Gut microbiota is one of the largest microbial communities within the human body, yet its origins and early developmental processes remain not fully understood. This study collected samples from 26 mother-infant pairs from the third trimester to 14 days postpartum, using 16S rDNA sequencing and Source Tracker analysis to investigate the dynamic changes and sources of early infant gut microbiota. Results showed that maternal gut microbiota at 32 weeks of gestation was the primary source of meconium microbiota in vaginally delivered infants and continued to influence day-14 gut microbiota, while maternal vaginal microbiota contributed minimally (<1%). Regardless of bacterial presence in breast milk, maternal gut microbiota remained a critical source for day-14 gut microbiota of vaginally delivered infants. Placental microbiota was also an important source of meconium microbiota across different delivery modes. In cesarean-delivered infants, the origins of gut microbiota were more complex, with a higher proportion of "transient bacteria" in meconium, potentially impacting the stable colonization of gut microbiota.
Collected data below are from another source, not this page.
### config.mk
export PLATFORM = sky130hd
export DESIGN_NAME = bus_arbiter_rp
export DESIGN_NICKNAME = d
export VERILOG_FILES = /design/src/rtl/bus_arbiter_rp_pkg.sv /design/src/rtl/arb_prio_pick.sv /design/src/rtl/arb_release_gate.sv /design/src/rtl/arb_grant_reg.sv /design/src/rtl/bus_arbiter_rp.sv
export SDC_FILE = /design/constraint.sdc
export NUM_CORES = 1
export LEC_CHECK = 0
export BUFFER_PORTS_ARGS = -buffer_cell sky130_fd_sc_hd__buf_2
export CAP_MARGIN = 10
export CORE_AREA = 5 5 42 44
export DETAILED_ROUTE_END_ITERATION = 8
export DIE_AREA = 0 0 47 49
export PLACE_DENSITY_LB_ADDON = 0.1
export SLEW_MARGIN = 20
export SYNTH_ARGS = -nofsm -noshare
export SYNTH_HDL_FRONTEND = slang
export SYNTH_SLANG_ARGS = --single-unit
### constraint.sdc
create_clock -name clk -period 3.1 [get_ports clk]
set_clock_uncertainty 0.1 [all_clocks]
set_input_delay 0.155 -clock clk [delete_from_list [all_inputs] [get_ports clk]]
set_output_delay 0.155 -clock clk [all_outputs]
set_load 0.02 [all_outputs]
### src/rtl/bus_arbiter_rp_pkg.sv
package bus_arbiter_rp_pkg;
  localparam int CPU_IDX = 0;

  typedef struct packed {
    logic cyc_end;
    logic pair_lock;
    logic internal;
    logic sleep;
  } cpu_stat_t;

  function automatic logic cpu_may_release(input cpu_stat_t s, input logic cpu_req);
    return (s.cyc_end & ~s.pair_lock) | s.internal | s.sleep | ~cpu_req;
  endfunction
endpackage

### src/rtl/arb_prio_pick.sv
module arb_prio_pick #(
  parameter int N = 4
) (
  input  logic [N-1:0] req_eff,
  output logic [N-1:0] win,
  output logic [N-1:0] above
);
  // above[i]: some index higher than i requests
  assign above[N-1] = 1'b0;
  genvar i;
  generate
    for (i = N - 2; i >= 0; i--) begin : g_above
      assign above[i] = above[i+1] | req_eff[i+1];
    end
    for (i = 0; i < N; i++) begin : g_win
      assign win[i] = req_eff[i] & ~above[i];
    end
  endgenerate
endmodule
However, by day 14, the gut microbiota of cesarean and vaginally delivered infants became similar post-breastfeeding. Correlation network analysis revealed intricate maternal-infant microbial interactions, indicating that maternal microbes may influence the colonization of infant gut microbiota. Shared taxa analysis showed that functional flora might exist in the placenta. Meanwhile, beneficial anaerobes like significantly increased in infant day-14 gut microbiota, suggesting their potential role in gut health. Overall, this study provides novel insights into the colonization and developmental patterns of early infant gut microbiota.

IMPORTANCE

Gut microbiota exerts a significant impact on an individual's long-term health; however, its origins and colonization processes remain to be fully elucidated. This study revealed that early infant gut microbiota of vaginally delivered infants primarily derived from maternal gut microbiota, which began colonizing the fetus as early as 32 weeks of gestation. In contrast, the contribution of maternal vaginal microbiota to early infant gut microbiota was quite limited. Moreover, placental microbiota also constituted an important source for the fetal gut microbiota. These findings provide novel insights into the developmental mechanisms of infant gut microbiota and highlight the important role of maternal microbes in the early colonization of infant gut microbiota.